**YOUR TASK**
Print all the records exactly as they stand.

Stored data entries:
-.-.-
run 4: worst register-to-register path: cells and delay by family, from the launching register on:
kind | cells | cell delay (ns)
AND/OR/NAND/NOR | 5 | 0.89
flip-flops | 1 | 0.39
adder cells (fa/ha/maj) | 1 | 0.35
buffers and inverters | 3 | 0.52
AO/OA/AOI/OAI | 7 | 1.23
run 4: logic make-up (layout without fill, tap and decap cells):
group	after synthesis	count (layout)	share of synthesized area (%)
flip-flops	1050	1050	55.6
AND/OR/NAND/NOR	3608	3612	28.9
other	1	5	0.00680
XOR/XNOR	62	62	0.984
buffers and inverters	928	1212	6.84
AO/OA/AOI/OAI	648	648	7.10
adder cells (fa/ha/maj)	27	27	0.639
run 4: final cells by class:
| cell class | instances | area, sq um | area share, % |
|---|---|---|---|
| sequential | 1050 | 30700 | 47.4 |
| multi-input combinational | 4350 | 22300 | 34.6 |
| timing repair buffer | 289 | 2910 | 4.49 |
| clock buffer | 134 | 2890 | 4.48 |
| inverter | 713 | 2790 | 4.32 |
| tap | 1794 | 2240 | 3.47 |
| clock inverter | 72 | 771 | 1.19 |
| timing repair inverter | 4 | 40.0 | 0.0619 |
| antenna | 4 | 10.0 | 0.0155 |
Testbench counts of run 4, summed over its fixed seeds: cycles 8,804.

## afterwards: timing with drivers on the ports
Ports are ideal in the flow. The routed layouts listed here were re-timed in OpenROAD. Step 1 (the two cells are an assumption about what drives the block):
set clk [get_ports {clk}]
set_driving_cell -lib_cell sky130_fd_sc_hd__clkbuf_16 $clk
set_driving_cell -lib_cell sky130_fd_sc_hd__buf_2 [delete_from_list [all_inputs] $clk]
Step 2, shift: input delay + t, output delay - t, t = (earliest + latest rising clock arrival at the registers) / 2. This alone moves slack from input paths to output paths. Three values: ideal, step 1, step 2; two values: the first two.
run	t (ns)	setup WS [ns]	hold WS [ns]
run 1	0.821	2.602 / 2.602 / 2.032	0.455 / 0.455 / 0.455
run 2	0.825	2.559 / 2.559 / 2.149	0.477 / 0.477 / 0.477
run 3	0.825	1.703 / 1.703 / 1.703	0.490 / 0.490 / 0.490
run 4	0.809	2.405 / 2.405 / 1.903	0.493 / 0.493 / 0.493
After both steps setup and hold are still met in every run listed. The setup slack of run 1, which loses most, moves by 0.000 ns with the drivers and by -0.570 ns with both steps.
-.-.-
**TASK RESULT**
run 4: worst register-to-register path: cells and delay by family, from the launching register on:
kind | cells | cell delay (ns)
AND/OR/NAND/NOR | 5 | 0.89
flip-flops | 1 | 0.39
adder cells (fa/ha/maj) | 1 | 0.35
buffers and inverters | 3 | 0.52
AO/OA/AOI/OAI | 7 | 1.23
run 4: logic make-up (layout without fill, tap and decap cells):
group	after synthesis	count (layout)	share of synthesized area (%)
flip-flops	1050	1050	55.6
AND/OR/NAND/NOR	3608	3612	28.9
other	1	5	0.00680
XOR/XNOR	62	62	0.984
buffers and inverters	928	1212	6.84
AO/OA/AOI/OAI	648	648	7.10
adder cells (fa/ha/maj)	27	27	0.639
run 4: final cells by class:
| cell class | instances | area, sq um | area share, % |
|---|---|---|---|
| sequential | 1050 | 30700 | 47.4 |
| multi-input combinational | 4350 | 22300 | 34.6 |
| timing repair buffer | 289 | 2910 | 4.49 |
| clock buffer | 134 | 2890 | 4.48 |
| inverter | 713 | 2790 | 4.32 |
| tap | 1794 | 2240 | 3.47 |
| clock inverter | 72 | 771 | 1.19 |
| timing repair inverter | 4 | 40.0 | 0.0619 |
| antenna | 4 | 10.0 | 0.0155 |
Testbench counts of run 4, summed over its fixed seeds: cycles 8,804.

## afterwards: timing with drivers on the ports
Ports are ideal in the flow. The routed layouts listed here were re-timed in OpenROAD. Step 1 (the two cells are an assumption about what drives the block):
set clk [get_ports {clk}]
set_driving_cell -lib_cell sky130_fd_sc_hd__clkbuf_16 $clk
set_driving_cell -lib_cell sky130_fd_sc_hd__buf_2 [delete_from_list [all_inputs] $clk]
Step 2, shift: input delay + t, output delay - t, t = (earliest + latest rising clock arrival at the registers) / 2. This alone moves slack from input paths to output paths. Three values: ideal, step 1, step 2; two values: the first two.
run	t (ns)	setup WS [ns]	hold WS [ns]
run 1	0.821	2.602 / 2.602 / 2.032	0.455 / 0.455 / 0.455
run 2	0.825	2.559 / 2.559 / 2.149	0.477 / 0.477 / 0.477
run 3	0.825	1.703 / 1.703 / 1.703	0.490 / 0.490 / 0.490
run 4	0.809	2.405 / 2.405 / 1.903	0.493 / 0.493 / 0.493
After both steps setup and hold are still met in every run listed. The setup slack of run 1, which loses most, moves by 0.000 ns with the drivers and by -0.570 ns with both steps.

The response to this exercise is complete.